** Records provided follows **

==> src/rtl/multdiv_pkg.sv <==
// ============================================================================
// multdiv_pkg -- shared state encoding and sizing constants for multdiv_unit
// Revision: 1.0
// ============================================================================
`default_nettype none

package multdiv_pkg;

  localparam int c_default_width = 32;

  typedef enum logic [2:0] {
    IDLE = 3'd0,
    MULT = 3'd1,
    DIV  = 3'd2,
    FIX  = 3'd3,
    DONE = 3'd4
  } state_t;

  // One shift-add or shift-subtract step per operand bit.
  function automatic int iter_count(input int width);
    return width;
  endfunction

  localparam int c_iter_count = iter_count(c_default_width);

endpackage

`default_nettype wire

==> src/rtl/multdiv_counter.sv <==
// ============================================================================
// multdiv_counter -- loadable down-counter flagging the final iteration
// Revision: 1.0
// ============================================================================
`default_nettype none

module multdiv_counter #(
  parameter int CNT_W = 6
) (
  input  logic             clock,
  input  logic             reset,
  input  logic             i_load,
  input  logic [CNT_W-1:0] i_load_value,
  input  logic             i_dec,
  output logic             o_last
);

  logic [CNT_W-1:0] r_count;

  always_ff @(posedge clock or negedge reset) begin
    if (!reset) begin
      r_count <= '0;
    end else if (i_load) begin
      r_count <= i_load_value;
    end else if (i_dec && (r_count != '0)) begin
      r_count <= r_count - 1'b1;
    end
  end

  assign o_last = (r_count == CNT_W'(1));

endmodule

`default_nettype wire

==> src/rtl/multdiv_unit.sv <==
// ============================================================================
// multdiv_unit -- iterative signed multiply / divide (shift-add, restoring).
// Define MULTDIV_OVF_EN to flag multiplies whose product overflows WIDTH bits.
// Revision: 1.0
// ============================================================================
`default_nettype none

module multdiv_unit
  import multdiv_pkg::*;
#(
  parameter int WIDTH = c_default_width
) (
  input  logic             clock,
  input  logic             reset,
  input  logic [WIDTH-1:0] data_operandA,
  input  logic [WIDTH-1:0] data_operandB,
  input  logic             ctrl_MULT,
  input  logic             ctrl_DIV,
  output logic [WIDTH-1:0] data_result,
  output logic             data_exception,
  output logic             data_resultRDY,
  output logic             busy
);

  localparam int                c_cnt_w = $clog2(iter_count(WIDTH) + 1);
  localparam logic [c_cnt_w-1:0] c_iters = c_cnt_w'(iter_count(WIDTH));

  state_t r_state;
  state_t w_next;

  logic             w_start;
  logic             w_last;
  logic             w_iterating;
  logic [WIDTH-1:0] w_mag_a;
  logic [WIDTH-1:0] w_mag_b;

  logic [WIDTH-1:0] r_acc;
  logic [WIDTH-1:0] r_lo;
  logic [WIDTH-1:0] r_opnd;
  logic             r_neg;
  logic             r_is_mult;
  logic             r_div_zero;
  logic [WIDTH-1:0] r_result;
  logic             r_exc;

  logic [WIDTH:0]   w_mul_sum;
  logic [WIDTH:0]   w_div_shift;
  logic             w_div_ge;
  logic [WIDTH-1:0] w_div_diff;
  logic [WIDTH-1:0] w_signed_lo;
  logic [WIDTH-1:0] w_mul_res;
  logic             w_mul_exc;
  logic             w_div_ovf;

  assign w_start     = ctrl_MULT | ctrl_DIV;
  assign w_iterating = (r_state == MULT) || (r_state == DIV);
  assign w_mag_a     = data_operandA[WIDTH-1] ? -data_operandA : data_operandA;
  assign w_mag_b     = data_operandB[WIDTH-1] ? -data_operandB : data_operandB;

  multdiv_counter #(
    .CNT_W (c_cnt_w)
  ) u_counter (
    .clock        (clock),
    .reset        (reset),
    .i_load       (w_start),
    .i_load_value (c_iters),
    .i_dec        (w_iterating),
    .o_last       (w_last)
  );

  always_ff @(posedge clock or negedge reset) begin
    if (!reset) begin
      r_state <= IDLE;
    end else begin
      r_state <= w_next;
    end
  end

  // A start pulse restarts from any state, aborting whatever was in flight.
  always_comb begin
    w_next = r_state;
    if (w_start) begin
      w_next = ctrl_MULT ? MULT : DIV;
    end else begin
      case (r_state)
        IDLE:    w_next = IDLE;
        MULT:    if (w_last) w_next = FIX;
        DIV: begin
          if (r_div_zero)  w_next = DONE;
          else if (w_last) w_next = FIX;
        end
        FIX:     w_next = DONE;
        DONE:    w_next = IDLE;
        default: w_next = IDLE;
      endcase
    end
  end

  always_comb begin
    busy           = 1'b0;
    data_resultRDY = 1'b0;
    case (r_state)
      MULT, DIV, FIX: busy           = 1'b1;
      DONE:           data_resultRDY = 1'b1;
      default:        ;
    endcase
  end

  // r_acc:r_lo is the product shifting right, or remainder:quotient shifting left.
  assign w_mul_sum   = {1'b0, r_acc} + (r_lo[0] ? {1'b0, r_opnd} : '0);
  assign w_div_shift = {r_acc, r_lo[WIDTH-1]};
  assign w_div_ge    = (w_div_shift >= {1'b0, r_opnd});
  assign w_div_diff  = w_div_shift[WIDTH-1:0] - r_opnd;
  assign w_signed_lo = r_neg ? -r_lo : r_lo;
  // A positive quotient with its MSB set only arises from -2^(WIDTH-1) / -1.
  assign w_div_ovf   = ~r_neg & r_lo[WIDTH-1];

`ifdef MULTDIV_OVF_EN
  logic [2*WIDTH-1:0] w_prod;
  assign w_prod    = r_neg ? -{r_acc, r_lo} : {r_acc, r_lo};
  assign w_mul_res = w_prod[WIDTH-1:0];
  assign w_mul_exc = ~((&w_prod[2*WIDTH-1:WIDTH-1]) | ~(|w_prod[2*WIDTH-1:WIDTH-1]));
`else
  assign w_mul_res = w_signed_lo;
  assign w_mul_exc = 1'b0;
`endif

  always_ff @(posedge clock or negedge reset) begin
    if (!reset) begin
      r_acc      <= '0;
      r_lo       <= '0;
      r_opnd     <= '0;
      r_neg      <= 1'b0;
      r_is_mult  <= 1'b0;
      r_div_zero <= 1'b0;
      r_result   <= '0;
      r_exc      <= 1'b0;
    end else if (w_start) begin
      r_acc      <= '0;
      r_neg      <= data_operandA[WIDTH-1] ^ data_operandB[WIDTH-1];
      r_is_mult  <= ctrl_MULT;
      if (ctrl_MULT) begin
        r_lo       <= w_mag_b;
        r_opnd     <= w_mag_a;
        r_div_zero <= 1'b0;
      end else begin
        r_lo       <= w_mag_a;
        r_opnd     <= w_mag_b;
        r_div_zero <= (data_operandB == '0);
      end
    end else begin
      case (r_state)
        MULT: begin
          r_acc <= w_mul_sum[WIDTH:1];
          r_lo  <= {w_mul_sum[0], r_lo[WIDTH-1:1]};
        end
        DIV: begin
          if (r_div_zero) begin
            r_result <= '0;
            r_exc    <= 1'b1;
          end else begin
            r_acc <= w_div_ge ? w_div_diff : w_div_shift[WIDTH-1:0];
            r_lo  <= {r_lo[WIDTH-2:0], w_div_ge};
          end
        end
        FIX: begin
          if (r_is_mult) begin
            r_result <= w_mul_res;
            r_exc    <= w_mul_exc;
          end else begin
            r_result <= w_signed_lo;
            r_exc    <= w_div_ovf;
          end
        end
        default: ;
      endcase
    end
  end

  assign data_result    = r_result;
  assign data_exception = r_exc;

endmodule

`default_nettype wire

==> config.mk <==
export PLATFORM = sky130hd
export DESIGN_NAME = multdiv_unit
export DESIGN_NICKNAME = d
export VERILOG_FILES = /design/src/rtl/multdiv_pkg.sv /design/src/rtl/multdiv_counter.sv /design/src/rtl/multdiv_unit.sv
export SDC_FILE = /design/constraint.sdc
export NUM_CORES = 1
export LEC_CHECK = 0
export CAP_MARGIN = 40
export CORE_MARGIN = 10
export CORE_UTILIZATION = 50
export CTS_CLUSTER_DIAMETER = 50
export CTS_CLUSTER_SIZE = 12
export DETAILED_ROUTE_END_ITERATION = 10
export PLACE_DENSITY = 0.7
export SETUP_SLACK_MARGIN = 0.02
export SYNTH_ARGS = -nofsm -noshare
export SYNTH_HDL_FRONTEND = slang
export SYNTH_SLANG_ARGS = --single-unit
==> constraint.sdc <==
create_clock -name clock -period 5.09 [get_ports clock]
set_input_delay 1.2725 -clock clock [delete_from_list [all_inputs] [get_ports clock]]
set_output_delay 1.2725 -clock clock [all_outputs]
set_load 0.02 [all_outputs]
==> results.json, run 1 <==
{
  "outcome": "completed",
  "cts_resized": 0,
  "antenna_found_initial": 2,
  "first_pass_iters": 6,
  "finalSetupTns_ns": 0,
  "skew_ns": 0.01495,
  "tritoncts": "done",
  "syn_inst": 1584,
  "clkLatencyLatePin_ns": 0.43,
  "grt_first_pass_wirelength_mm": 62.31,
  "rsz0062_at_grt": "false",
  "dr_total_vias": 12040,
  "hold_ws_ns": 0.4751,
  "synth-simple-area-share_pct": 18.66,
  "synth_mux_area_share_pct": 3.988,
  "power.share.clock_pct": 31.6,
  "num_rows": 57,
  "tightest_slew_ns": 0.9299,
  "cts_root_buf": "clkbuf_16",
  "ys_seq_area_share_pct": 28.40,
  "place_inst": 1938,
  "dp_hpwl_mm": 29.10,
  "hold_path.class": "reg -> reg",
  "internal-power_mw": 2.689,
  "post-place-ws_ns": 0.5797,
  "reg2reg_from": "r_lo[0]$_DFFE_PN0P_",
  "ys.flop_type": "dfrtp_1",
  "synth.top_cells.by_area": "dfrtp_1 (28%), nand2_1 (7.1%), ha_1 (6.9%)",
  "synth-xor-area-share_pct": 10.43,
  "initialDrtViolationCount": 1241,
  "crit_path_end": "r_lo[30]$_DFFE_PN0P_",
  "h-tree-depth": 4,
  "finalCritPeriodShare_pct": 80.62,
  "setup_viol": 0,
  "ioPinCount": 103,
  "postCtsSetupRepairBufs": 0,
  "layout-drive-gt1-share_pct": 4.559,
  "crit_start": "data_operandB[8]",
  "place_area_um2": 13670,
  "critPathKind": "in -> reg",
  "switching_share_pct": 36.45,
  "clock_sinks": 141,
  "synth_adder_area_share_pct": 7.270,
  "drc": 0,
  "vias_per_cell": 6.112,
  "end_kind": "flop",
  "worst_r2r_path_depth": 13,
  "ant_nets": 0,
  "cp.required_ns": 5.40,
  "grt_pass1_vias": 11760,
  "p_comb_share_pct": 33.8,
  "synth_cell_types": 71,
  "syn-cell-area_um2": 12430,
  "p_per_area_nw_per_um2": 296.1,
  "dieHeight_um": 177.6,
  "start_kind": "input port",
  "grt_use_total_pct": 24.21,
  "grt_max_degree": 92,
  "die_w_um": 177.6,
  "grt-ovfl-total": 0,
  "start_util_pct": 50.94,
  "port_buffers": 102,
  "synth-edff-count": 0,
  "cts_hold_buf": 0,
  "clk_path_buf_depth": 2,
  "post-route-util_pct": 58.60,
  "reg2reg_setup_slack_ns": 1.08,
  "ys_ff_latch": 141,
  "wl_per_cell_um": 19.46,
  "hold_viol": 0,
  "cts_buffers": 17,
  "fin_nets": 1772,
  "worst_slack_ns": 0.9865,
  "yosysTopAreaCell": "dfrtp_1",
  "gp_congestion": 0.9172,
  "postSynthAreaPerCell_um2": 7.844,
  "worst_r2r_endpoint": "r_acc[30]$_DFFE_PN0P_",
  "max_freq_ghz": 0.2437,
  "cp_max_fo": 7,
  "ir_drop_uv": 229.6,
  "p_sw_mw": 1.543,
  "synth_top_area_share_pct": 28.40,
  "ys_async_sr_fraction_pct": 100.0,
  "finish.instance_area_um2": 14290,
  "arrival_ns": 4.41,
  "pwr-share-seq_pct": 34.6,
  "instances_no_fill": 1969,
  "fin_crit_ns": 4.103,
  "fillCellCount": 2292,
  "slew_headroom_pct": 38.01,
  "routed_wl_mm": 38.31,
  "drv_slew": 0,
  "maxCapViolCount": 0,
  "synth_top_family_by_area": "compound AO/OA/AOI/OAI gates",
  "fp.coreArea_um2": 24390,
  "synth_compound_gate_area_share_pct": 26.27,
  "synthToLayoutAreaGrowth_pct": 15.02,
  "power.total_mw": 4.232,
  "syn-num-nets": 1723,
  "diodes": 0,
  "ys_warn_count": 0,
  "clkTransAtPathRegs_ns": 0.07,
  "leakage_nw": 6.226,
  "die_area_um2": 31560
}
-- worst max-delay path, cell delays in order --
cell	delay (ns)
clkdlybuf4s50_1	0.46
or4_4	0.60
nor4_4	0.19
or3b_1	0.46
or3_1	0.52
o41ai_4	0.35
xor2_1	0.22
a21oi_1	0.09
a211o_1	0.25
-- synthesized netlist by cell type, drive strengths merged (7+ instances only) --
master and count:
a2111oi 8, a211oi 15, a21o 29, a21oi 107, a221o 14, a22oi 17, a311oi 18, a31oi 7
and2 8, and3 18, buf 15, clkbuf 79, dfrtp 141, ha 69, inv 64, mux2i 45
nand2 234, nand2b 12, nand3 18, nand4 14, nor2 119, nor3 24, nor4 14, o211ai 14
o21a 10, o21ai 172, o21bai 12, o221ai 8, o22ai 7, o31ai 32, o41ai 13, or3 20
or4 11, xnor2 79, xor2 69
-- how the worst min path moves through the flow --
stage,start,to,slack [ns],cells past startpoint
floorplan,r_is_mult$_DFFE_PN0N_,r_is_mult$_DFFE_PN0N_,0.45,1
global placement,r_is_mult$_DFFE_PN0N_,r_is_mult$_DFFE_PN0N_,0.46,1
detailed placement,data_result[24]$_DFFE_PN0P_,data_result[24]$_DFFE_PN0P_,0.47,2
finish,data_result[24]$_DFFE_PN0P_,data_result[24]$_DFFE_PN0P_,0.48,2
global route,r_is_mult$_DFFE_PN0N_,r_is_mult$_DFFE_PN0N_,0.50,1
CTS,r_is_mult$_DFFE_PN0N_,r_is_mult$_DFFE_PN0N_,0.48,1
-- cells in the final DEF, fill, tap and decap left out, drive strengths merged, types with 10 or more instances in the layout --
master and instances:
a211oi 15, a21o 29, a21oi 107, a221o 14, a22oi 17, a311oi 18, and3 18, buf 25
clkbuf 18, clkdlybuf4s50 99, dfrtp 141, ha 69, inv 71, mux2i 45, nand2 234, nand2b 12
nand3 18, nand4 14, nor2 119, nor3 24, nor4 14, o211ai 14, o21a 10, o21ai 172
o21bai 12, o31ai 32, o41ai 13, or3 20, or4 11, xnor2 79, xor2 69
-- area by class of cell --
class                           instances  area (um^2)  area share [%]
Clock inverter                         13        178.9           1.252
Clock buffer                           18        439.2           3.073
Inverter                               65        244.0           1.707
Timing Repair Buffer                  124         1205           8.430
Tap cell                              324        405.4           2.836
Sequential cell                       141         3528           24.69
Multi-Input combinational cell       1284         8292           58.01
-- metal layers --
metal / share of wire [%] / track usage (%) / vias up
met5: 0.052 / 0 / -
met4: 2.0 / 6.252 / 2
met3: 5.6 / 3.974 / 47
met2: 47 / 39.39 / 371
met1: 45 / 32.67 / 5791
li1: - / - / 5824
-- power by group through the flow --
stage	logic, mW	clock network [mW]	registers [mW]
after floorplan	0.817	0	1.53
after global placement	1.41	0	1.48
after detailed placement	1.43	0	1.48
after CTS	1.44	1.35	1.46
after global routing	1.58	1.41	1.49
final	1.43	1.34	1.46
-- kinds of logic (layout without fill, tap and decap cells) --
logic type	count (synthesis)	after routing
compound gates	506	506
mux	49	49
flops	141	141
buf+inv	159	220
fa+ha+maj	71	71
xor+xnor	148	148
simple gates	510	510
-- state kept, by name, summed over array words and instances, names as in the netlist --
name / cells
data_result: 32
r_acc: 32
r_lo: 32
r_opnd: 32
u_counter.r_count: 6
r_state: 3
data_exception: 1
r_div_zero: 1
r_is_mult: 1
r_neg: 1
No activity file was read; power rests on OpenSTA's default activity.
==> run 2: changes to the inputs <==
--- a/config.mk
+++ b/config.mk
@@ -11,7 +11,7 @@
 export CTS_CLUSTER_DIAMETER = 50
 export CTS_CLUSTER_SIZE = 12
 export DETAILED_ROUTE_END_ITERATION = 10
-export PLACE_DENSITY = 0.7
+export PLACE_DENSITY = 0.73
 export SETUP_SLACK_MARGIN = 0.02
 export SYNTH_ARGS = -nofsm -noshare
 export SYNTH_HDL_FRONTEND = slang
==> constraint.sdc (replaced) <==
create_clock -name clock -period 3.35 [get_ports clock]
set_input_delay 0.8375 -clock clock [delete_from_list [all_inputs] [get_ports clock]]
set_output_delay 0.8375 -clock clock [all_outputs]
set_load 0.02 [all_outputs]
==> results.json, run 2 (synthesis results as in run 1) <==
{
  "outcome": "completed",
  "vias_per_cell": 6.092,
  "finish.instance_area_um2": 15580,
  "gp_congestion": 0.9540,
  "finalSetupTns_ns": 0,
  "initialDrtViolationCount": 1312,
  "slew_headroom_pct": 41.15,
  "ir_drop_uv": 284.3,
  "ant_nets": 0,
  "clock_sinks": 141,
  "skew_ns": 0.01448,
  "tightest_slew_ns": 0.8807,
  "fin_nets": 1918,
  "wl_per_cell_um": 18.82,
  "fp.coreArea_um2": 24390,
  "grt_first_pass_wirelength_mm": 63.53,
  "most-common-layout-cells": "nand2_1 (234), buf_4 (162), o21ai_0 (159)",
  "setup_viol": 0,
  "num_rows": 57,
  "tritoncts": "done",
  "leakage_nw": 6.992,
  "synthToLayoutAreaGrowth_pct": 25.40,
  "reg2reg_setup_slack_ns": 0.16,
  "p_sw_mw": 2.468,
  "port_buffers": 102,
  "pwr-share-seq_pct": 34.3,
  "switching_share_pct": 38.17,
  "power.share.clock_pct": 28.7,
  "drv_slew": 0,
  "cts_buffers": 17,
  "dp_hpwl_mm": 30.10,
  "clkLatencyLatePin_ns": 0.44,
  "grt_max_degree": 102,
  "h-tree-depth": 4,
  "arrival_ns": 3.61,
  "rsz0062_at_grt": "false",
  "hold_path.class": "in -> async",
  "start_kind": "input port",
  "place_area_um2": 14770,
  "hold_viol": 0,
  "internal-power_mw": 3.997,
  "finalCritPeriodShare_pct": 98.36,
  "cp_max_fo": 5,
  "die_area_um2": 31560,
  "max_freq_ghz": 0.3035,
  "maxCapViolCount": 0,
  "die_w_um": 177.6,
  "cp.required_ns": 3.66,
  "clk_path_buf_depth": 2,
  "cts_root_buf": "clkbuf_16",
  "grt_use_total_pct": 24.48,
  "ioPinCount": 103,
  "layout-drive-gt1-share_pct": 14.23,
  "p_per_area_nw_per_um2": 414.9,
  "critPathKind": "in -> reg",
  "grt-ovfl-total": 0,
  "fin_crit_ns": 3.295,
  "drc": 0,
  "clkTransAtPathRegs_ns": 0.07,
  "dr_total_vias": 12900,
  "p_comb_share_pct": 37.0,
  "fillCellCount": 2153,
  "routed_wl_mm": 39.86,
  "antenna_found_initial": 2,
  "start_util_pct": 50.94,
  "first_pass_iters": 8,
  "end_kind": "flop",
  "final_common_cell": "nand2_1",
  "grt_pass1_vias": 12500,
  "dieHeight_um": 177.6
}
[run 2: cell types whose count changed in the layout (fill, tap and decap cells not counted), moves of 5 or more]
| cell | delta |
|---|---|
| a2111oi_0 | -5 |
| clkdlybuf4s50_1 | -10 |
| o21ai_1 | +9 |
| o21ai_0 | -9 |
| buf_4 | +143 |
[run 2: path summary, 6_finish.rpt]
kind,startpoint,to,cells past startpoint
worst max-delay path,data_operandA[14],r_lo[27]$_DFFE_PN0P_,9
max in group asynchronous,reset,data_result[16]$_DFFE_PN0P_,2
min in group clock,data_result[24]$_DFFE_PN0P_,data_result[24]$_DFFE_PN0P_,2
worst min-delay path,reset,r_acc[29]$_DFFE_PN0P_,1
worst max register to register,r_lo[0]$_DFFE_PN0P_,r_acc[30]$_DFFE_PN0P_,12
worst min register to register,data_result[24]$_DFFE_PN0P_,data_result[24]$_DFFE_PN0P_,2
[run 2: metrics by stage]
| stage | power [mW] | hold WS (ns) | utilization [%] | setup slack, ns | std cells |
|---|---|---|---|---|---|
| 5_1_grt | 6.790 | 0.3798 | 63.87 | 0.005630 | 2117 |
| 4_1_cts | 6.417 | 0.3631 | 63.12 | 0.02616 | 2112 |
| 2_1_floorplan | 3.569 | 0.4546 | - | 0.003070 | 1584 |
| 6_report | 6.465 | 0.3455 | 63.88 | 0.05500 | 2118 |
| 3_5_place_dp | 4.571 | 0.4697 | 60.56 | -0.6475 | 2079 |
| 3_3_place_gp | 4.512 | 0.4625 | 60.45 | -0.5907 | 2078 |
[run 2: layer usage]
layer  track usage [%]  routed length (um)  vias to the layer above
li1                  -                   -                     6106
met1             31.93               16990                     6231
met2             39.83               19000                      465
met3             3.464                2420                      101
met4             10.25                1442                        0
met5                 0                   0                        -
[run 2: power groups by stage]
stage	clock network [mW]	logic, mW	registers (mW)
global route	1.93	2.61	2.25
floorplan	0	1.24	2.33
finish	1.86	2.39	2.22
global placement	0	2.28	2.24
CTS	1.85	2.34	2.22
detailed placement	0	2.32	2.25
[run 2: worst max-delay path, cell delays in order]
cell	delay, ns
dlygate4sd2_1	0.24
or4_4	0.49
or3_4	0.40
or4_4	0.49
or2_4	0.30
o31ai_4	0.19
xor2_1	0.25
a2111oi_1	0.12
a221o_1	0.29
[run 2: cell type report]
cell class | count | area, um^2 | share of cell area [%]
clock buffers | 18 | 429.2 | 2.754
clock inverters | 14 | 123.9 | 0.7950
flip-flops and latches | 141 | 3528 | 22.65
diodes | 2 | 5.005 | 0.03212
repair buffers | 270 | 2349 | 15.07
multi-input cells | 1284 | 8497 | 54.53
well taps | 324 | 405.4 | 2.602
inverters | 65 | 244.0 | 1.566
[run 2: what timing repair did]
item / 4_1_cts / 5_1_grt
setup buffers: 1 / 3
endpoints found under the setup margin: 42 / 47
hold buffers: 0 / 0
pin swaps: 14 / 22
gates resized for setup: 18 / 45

** End of Records provided **

## Task instructions
Check each line above for the string "simple" and copy the ones that have it.

## Task response
  "synth-simple-area-share_pct": 18.66,
simple gates	510	510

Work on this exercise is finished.